[Supplied material]

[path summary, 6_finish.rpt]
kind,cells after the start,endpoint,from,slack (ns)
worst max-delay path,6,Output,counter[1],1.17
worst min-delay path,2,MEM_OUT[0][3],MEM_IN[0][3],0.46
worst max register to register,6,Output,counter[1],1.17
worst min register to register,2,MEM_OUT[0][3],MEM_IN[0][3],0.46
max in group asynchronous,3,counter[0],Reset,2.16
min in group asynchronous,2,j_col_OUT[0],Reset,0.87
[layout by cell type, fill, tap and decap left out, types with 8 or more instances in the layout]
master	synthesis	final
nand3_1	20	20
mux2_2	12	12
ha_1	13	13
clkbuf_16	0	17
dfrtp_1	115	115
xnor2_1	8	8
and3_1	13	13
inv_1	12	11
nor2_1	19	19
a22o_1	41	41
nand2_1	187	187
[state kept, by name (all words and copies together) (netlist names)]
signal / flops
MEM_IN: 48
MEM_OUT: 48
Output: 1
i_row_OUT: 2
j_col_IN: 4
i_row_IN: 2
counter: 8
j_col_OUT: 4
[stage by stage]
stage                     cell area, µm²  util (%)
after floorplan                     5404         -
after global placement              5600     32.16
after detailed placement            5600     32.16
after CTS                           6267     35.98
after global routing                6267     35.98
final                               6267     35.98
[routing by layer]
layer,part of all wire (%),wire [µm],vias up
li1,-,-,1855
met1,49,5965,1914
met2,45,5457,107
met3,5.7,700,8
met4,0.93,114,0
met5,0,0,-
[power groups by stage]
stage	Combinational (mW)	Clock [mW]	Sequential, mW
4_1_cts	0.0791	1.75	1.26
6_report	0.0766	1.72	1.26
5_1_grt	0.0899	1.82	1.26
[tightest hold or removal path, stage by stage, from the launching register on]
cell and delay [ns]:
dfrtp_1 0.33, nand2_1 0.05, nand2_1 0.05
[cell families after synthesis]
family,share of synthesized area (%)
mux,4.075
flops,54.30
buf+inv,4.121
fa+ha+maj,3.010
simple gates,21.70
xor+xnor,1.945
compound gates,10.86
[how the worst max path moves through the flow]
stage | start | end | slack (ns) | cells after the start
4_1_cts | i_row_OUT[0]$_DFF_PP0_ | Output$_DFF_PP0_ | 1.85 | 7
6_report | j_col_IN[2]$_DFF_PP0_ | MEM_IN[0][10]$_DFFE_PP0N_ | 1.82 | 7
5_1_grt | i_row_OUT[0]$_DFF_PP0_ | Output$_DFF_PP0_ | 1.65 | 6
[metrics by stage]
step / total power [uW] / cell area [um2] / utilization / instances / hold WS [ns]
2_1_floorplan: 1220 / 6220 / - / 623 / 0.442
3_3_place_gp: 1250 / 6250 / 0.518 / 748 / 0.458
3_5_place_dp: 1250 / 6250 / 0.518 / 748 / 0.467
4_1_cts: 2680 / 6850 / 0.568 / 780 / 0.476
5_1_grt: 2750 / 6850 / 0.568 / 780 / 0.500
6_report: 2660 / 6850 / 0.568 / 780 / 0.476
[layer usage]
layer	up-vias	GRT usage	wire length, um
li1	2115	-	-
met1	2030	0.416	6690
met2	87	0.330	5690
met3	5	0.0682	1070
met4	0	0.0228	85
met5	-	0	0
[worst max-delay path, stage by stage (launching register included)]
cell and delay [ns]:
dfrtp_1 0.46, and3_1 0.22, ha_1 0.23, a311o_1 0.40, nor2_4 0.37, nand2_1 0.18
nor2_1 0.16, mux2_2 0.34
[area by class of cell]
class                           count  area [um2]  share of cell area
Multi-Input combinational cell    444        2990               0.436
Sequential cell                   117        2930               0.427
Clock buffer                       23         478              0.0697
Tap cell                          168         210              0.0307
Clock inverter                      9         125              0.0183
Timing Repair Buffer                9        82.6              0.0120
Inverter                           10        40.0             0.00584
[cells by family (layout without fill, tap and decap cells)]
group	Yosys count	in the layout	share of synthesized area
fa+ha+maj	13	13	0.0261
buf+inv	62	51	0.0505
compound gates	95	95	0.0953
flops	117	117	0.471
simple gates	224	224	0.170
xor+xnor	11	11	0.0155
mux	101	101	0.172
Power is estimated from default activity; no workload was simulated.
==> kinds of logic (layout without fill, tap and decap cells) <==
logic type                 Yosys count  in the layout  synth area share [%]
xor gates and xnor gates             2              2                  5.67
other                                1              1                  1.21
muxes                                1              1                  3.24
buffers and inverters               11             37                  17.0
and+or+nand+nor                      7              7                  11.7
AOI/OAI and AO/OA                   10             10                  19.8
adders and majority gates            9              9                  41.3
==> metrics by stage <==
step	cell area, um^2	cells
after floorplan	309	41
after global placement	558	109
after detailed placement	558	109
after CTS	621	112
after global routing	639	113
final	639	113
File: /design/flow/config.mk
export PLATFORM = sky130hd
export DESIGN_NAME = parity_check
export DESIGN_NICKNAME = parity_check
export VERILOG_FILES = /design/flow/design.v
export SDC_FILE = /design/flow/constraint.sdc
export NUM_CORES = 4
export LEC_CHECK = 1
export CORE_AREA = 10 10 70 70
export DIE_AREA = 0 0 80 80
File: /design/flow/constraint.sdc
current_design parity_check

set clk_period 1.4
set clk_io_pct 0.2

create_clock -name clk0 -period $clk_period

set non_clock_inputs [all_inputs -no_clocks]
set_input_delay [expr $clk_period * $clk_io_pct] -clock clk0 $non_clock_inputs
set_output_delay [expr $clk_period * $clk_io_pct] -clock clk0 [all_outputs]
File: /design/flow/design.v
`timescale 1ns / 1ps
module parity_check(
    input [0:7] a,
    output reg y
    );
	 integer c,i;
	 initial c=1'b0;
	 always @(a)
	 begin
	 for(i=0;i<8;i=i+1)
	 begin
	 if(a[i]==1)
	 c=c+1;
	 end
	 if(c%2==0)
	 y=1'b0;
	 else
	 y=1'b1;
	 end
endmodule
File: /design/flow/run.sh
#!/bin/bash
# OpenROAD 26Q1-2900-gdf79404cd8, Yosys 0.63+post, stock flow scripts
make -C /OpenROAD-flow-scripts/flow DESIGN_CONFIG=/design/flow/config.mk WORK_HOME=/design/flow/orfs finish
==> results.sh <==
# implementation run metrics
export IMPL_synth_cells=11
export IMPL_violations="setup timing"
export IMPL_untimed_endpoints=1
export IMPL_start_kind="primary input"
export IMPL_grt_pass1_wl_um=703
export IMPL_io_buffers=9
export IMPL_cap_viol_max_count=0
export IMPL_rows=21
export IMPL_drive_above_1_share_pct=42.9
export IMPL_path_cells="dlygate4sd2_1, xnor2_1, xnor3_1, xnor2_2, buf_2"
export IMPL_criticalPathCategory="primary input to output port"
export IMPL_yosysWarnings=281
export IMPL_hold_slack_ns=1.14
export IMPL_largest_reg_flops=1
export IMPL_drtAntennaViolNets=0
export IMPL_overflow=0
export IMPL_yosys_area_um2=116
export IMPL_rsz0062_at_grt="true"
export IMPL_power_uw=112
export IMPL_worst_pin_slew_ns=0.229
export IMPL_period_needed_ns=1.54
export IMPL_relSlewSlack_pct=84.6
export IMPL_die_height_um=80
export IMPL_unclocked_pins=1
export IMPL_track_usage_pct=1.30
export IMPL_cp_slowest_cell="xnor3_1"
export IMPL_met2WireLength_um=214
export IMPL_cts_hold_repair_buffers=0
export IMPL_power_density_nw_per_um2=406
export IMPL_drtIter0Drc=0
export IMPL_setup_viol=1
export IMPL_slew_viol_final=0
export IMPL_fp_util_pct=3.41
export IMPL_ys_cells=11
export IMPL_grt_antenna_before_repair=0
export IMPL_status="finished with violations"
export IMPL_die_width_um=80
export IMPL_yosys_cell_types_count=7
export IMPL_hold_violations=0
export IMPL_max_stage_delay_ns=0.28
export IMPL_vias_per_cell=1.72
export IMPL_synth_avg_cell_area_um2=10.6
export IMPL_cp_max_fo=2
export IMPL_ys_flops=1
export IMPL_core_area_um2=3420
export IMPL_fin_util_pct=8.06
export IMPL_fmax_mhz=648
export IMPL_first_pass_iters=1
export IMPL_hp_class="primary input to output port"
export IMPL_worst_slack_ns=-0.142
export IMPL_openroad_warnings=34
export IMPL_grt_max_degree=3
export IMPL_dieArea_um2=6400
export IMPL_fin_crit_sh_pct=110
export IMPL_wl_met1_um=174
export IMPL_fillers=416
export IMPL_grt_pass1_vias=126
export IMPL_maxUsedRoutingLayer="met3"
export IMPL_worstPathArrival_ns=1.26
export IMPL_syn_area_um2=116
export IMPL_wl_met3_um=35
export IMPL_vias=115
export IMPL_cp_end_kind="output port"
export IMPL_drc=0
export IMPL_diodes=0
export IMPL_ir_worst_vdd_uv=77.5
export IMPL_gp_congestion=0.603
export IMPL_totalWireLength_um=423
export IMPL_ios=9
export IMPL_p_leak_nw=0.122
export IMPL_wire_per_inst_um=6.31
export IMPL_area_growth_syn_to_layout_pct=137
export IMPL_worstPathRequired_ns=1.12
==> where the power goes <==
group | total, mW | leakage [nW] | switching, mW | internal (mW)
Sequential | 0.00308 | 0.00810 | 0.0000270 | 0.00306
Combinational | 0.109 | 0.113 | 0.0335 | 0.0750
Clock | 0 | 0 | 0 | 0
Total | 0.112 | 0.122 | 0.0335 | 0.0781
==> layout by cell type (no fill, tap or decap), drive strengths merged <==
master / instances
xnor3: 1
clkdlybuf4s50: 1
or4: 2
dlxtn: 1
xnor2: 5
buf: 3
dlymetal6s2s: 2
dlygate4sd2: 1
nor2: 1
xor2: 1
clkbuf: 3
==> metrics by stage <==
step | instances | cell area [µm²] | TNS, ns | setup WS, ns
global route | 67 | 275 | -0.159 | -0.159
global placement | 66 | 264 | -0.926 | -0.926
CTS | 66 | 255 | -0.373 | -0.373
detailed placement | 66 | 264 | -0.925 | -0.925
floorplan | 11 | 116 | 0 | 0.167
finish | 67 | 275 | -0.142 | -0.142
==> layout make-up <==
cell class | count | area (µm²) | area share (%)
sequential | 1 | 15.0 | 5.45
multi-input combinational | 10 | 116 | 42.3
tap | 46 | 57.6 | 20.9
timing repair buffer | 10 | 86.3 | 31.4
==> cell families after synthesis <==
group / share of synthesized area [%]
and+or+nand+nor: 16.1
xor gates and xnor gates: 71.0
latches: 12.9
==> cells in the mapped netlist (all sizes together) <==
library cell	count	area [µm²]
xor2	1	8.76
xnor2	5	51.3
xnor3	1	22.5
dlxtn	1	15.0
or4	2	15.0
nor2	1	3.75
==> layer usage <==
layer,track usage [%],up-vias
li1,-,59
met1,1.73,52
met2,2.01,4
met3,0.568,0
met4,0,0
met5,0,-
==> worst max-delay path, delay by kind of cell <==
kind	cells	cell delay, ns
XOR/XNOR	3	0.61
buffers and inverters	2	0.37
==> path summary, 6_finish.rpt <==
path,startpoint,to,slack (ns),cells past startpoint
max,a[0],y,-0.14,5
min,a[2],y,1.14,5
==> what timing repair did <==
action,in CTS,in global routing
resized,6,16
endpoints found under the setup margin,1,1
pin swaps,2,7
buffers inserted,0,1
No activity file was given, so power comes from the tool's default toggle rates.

[/Supplied material]

→ **Problem to solve**
Filter the data, keeping only the lines that contain "without".

→ **Completed exercise**
[cells by family (layout without fill, tap and decap cells)]
==> kinds of logic (layout without fill, tap and decap cells) <==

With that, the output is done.